Mesela, bir Müslüman bir an için: "Acaba ahiret olmasa idi, nasıl bir durum ortaya çıkardı?" deyip düşünebilir. Ve olmamasının imkansızlığını anlayarak, imanını daha da kuvvetlendirebilir.
Kısacası, iman ve küfür, kalbin tasdik etmesinden geçmektedir. Aklen taraftar olmak yetmez. İman ettikten sonra gelen şüpheler tasdik edilmedikten sonra bir zararı olmaz. Şüpheyi düşünmek ile tasdik etmek ayrı şeylerdir. Vesvesenin hiç bir zararı olmaz. Tam aksine, araştırmaya ve inandığımız değerin tahkiki bir şekilde inanılmasına vesile olur. İnkar etmemek ile iman etmek farklı şeylerdir. Allah'ı inkar etmeyenin, Allah'ı da tasdik etmesi lazımdır, izahı aşağıda verilmiştir.
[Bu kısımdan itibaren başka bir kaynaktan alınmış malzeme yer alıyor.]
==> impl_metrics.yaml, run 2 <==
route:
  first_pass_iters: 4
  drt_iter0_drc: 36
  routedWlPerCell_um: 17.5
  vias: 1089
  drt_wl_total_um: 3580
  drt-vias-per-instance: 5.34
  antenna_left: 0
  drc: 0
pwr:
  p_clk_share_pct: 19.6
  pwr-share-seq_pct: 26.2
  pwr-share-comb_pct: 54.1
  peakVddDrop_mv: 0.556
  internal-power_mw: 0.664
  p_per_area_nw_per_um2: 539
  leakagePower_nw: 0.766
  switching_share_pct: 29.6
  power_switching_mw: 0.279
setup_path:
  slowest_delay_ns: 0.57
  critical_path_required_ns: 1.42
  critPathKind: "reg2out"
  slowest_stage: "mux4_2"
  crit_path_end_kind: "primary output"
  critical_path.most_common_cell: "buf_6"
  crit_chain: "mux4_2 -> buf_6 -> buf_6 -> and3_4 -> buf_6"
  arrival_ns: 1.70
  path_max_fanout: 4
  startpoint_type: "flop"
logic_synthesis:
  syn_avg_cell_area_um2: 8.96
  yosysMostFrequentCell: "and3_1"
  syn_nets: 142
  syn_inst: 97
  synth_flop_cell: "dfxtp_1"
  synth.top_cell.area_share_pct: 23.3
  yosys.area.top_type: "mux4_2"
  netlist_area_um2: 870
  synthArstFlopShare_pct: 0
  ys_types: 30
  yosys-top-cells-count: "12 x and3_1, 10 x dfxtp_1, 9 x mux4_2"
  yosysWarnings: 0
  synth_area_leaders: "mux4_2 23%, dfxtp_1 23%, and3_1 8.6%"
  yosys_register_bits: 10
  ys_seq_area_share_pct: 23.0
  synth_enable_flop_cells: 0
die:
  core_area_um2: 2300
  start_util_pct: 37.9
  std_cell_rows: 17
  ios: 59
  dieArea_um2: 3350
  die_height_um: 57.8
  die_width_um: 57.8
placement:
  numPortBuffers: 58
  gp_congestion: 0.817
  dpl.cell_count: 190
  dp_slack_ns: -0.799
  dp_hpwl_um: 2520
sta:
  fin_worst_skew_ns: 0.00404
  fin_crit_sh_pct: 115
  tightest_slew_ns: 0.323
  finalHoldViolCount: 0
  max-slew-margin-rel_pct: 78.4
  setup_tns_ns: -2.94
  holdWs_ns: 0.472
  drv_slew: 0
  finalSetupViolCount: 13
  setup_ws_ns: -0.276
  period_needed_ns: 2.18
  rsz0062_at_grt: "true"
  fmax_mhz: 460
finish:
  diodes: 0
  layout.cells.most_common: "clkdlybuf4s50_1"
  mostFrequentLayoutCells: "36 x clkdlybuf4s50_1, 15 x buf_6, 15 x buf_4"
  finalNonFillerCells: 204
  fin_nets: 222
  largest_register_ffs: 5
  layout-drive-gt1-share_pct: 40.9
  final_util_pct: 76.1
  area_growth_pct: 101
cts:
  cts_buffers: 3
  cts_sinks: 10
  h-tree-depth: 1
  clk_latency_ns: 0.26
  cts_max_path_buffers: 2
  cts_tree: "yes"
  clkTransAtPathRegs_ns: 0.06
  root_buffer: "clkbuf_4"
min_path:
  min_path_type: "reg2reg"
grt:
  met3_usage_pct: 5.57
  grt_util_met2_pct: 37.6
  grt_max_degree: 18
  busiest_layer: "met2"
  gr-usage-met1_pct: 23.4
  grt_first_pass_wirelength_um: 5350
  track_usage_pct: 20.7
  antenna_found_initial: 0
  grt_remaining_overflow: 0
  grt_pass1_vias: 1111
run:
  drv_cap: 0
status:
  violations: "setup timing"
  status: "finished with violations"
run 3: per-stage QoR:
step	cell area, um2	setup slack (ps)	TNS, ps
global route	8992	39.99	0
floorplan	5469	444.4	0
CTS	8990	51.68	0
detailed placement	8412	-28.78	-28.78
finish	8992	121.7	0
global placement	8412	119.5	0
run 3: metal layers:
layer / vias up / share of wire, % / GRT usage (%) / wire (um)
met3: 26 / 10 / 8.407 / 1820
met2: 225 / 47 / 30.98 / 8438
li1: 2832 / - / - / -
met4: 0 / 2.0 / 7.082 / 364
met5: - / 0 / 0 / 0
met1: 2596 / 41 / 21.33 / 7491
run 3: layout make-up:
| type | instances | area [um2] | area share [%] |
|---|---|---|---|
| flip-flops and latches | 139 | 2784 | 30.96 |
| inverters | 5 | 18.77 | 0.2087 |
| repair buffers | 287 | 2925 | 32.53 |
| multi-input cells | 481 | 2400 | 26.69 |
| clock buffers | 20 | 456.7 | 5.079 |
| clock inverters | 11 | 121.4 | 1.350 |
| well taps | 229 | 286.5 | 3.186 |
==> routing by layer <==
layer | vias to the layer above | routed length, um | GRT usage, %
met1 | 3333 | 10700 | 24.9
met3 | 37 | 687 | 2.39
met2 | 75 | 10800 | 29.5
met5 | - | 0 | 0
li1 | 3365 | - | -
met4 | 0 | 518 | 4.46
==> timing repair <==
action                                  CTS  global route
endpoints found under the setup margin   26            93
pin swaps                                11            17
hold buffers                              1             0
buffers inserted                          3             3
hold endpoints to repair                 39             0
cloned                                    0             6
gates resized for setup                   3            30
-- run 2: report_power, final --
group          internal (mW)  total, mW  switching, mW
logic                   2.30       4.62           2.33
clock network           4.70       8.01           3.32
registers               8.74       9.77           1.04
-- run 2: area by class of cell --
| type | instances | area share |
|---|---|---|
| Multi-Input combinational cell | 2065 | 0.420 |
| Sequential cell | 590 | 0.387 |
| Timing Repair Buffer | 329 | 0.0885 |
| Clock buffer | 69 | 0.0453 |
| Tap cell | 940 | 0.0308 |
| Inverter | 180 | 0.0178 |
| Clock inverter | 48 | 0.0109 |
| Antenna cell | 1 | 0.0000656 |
## src/rtl/mod_counter.sv

```systemverilog
// Parametrised up/down modulo counter with load, soft clear, wrap-or-saturate
// behaviour and a combinational terminal-count output for cascading.
module mod_counter #(
  parameter int unsigned      WIDTH    = 4,
  parameter longint unsigned  MODULUS  = 16,
  parameter bit               SATURATE = 1'b0
) (
  input  logic             clk,
  input  logic             reset,
  input  logic             clear,
  input  logic             load,
  input  logic [WIDTH-1:0] load_val,
  input  logic             en,
  input  logic             up,
  output logic [WIDTH-1:0] count,
  output logic             tc,
  output logic             wrap,
  output logic             sat
);

  localparam logic [WIDTH-1:0] MAX = WIDTH'(MODULUS - 64'd1);

  logic [WIDTH-1:0] count_q, count_d;
  logic             wrap_q, wrap_d;
  logic             sat_q, sat_d;
  logic             at_max, at_zero;

  assign at_max  = (count_q == MAX);
  assign at_zero = (count_q == '0);

  always_comb begin
    count_d = count_q;
    wrap_d  = 1'b0;
    sat_d   = sat_q;
    if (clear) begin
      count_d = '0;
    end else if (load) begin
      count_d = (load_val > MAX) ? MAX : load_val;
      sat_d   = 1'b0;
    end else if (en) begin
      // At a range end: either wrap to the opposite end or hold and flag.
      if (up) begin
        if (!at_max) begin
          count_d = count_q + WIDTH'(1);
        end else if (SATURATE) begin
          sat_d = 1'b1;
        end else begin
          count_d = '0;
          wrap_d  = 1'b1;
        end
      end else begin
        if (!at_zero) begin
          count_d = count_q - WIDTH'(1);
        end else if (SATURATE) begin
          sat_d = 1'b1;
        end else begin
          count_d = MAX;
          wrap_d  = 1'b1;
        end
      end
    end
  end

  always_ff @(posedge clk) begin
    if (reset) begin
      count_q <= '0;
      wrap_q  <= 1'b0;
      sat_q   <= 1'b0;
    end else begin
      count_q <= count_d;
      wrap_q  <= wrap_d;
      sat_q   <= sat_d;
    end
  end

  assign count = count_q;
  assign wrap  = wrap_q;
  assign sat   = sat_q;
  assign tc    = en & ((up & at_max) | (~up & at_zero));

endmodule

```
"Halbuki Allah ı bilmek, bütün kainatı ihata eden rububiyetine ve zerrelerden yıldızlara kadar cüz i ve külli her şey Onun kabza-i tasarrufunda ve kudret ve iradesiyle olduğuna kat i imân etmek; ve mülkünde hiçbir şeriki olmadığına ve kelime-i kudsiyesine, hakikatlerine imân etmek, kalben tasdik etmekle olur. Yoksa, 'Bir Allah var' deyip, bütün mülkünü esbaba ve tabiata taksim etmek ve onlara isnat etmek (hâşâ) hadsiz şerikleri hükmünde esbabı merci tanımak ve her şeyin yanında hazır irade ve ilmini bilmemek ve şiddetli emirlerini tanımamak ve sıfatlarını ve gönderdiği elçilerini, peygamberlerini bilmemek, elbette hiçbir cihette Allah'a İmân hakikati onda yoktur. Belki küfr-ü mutlaktaki manevi Cehennemin dünyevi tazibinden kendini bir derece teselliye almak için o sözleri söyler."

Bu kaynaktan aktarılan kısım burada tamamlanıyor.